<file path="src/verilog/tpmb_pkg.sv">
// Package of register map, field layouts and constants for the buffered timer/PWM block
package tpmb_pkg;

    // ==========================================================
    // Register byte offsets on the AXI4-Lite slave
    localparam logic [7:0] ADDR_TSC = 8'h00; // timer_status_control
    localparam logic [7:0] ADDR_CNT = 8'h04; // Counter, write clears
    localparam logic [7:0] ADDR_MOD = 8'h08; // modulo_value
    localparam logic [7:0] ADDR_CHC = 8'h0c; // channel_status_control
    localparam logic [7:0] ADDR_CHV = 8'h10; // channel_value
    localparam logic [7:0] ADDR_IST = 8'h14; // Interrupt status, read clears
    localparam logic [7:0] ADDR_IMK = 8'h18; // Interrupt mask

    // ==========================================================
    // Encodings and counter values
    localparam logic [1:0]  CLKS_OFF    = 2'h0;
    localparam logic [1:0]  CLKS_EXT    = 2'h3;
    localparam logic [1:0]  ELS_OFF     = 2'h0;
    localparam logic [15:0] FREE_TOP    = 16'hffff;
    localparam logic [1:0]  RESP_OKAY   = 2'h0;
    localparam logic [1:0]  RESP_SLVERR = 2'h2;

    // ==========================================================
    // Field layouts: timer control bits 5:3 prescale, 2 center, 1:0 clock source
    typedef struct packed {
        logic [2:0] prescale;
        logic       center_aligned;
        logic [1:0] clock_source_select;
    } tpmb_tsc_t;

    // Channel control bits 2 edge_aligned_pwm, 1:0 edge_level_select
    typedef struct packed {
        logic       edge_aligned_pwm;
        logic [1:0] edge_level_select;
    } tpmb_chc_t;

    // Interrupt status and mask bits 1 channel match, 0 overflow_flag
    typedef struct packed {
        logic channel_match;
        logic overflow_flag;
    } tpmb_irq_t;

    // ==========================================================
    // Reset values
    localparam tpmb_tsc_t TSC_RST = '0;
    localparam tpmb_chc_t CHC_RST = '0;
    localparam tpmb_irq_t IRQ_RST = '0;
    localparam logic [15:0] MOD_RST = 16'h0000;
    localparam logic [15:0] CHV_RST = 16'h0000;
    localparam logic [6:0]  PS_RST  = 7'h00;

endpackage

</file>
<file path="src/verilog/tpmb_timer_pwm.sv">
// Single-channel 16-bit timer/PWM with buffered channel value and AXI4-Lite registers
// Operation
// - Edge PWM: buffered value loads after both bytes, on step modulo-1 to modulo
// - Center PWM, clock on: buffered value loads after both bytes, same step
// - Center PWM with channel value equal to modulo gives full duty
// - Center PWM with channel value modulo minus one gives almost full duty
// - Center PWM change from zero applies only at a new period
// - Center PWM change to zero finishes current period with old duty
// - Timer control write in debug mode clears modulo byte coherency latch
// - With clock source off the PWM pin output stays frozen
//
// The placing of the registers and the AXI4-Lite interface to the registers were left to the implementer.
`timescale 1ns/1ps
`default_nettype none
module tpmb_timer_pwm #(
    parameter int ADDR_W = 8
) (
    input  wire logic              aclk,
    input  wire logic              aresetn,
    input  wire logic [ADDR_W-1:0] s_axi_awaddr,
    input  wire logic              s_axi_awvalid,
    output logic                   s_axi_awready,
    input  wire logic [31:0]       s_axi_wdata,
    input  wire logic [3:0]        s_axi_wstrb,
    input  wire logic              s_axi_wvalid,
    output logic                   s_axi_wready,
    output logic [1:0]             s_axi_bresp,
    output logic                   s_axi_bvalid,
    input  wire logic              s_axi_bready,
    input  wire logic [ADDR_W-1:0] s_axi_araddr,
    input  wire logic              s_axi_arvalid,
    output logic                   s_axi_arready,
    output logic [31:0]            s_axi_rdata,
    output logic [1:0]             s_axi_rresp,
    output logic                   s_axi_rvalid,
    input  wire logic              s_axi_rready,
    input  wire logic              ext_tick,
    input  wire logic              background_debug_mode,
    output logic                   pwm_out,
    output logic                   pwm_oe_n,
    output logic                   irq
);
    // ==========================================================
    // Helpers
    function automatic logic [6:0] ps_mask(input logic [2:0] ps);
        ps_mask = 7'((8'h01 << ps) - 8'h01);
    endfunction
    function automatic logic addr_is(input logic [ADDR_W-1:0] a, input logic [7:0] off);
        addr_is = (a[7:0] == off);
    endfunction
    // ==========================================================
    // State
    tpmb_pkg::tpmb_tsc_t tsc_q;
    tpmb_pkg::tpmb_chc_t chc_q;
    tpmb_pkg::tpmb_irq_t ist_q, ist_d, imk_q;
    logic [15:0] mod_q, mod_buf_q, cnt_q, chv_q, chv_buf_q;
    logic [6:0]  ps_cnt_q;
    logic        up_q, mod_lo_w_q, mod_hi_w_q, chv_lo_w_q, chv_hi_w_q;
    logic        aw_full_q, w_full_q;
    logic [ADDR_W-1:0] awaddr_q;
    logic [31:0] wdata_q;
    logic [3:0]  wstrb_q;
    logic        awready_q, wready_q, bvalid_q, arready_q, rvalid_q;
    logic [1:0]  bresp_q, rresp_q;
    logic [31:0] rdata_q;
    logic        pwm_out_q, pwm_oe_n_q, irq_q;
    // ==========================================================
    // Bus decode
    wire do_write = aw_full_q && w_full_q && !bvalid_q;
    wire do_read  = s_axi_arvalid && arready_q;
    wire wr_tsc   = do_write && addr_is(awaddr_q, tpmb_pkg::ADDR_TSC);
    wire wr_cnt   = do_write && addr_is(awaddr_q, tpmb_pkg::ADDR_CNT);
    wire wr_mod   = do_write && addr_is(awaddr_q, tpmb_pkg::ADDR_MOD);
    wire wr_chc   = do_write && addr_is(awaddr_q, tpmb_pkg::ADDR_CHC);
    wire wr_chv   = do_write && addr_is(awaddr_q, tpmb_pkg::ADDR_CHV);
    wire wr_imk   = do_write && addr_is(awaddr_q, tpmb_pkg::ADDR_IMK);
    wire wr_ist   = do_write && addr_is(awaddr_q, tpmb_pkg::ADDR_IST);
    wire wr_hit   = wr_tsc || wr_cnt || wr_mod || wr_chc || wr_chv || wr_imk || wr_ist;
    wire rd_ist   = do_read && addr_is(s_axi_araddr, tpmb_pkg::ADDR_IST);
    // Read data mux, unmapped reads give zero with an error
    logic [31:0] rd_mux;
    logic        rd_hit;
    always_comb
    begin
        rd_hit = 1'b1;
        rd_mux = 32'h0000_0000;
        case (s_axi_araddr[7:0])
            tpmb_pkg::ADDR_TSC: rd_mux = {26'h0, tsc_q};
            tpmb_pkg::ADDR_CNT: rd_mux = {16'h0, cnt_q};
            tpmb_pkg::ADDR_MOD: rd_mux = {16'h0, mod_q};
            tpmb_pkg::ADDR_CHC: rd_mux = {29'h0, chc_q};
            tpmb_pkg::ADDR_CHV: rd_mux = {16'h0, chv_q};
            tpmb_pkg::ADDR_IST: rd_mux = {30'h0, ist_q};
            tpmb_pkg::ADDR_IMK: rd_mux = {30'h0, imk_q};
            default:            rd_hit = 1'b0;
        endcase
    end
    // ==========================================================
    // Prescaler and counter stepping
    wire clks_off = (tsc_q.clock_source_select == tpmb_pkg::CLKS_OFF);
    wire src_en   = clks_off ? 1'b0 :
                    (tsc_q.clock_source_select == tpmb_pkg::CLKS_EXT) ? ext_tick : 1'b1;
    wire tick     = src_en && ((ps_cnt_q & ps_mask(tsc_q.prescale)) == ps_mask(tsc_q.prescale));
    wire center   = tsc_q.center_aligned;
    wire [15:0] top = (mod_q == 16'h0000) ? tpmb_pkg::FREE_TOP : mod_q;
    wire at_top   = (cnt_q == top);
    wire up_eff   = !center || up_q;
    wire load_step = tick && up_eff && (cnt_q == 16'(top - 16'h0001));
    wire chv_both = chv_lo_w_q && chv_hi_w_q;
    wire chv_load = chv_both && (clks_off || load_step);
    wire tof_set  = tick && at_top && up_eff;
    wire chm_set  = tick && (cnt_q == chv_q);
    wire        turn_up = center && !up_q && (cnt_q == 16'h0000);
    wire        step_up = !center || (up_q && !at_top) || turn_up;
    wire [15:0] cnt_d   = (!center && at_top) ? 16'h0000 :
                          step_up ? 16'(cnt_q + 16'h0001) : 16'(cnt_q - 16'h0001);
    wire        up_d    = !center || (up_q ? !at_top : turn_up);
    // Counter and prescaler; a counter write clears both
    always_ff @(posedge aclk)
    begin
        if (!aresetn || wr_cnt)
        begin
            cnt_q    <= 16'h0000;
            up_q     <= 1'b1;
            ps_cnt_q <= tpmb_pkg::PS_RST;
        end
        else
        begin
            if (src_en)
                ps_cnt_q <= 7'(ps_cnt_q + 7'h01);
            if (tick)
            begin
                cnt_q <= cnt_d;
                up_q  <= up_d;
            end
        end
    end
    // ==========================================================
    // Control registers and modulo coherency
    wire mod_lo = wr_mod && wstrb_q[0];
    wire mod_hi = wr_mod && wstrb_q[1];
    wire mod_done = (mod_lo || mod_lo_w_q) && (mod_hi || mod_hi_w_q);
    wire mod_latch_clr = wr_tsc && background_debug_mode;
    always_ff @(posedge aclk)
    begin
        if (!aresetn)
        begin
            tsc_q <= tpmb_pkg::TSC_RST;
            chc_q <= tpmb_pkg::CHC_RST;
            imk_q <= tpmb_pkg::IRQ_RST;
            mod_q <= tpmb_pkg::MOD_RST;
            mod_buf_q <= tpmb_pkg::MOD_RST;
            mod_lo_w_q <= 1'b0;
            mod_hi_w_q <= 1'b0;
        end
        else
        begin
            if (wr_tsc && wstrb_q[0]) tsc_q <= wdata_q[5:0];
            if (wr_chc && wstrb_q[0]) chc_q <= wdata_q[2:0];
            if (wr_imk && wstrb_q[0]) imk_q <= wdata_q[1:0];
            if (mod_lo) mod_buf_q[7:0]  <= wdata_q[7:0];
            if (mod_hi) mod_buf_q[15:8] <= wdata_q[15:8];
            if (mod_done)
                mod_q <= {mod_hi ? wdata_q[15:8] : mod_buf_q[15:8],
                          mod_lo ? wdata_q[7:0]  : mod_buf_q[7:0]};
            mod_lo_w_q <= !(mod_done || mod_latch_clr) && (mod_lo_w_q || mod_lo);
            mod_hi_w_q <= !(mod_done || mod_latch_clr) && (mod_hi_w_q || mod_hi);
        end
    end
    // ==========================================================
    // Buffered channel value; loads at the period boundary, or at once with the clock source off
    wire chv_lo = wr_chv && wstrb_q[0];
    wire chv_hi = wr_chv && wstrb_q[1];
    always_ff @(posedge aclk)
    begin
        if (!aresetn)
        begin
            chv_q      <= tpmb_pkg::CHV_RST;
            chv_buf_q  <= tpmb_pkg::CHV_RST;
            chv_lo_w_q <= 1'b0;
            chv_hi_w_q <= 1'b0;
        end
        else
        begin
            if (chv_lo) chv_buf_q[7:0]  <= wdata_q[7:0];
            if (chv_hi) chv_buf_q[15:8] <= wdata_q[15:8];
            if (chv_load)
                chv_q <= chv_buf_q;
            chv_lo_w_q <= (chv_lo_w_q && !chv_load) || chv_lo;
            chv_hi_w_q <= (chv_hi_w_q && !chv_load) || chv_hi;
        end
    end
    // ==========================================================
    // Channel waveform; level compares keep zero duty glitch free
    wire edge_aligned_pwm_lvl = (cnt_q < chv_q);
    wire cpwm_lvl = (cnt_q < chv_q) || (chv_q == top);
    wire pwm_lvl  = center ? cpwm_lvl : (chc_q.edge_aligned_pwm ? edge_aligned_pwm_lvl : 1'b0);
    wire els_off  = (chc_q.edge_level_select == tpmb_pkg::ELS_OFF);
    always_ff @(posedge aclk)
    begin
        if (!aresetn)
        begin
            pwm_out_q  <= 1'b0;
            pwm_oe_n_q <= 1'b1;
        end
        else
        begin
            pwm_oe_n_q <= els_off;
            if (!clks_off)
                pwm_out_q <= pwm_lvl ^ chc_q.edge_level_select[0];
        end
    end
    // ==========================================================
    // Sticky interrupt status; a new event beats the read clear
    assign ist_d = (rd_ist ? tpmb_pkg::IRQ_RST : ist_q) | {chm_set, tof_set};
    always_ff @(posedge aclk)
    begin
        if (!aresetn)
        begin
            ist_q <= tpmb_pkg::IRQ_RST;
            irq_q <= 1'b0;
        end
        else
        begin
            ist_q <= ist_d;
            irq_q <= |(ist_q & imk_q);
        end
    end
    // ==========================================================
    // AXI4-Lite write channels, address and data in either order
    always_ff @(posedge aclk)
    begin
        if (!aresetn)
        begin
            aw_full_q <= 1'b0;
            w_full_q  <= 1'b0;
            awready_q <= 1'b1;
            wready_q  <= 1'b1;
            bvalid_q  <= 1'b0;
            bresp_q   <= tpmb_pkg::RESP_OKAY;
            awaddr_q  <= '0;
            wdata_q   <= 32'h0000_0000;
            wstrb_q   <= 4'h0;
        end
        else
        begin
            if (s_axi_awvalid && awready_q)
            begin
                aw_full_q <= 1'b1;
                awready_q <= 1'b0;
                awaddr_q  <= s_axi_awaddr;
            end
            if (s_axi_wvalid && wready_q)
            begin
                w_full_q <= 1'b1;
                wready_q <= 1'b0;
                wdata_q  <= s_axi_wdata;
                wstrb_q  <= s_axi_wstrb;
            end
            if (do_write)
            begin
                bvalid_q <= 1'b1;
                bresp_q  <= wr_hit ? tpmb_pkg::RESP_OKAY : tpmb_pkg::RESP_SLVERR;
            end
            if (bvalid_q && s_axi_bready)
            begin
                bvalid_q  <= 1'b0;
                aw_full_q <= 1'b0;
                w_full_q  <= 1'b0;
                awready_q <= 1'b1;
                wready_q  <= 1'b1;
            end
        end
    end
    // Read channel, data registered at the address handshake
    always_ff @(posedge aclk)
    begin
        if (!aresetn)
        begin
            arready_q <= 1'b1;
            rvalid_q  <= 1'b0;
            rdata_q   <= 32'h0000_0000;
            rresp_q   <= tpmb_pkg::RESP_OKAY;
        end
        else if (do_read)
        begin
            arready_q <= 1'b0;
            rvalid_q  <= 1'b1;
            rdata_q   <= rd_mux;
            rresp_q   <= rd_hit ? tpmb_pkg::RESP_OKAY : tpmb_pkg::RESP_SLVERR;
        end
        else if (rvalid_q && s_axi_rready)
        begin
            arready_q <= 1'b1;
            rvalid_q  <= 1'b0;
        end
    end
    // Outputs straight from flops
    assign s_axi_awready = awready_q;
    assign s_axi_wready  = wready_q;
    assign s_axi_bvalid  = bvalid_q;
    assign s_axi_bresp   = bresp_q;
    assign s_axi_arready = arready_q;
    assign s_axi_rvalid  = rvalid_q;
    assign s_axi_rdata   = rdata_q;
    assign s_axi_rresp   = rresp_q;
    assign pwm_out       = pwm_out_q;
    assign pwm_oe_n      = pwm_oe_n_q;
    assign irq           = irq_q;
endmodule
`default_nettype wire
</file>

**WORK ORDER**
Everything from the line with "modulo-1 to modulo" through the line with "gives full duty" in the listing above must be retyped exactly, with nothing added.

**TASK ANSWER**
// - Edge PWM: buffered value loads after both bytes, on step modulo-1 to modulo
// - Center PWM, clock on: buffered value loads after both bytes, same step
// - Center PWM with channel value equal to modulo gives full duty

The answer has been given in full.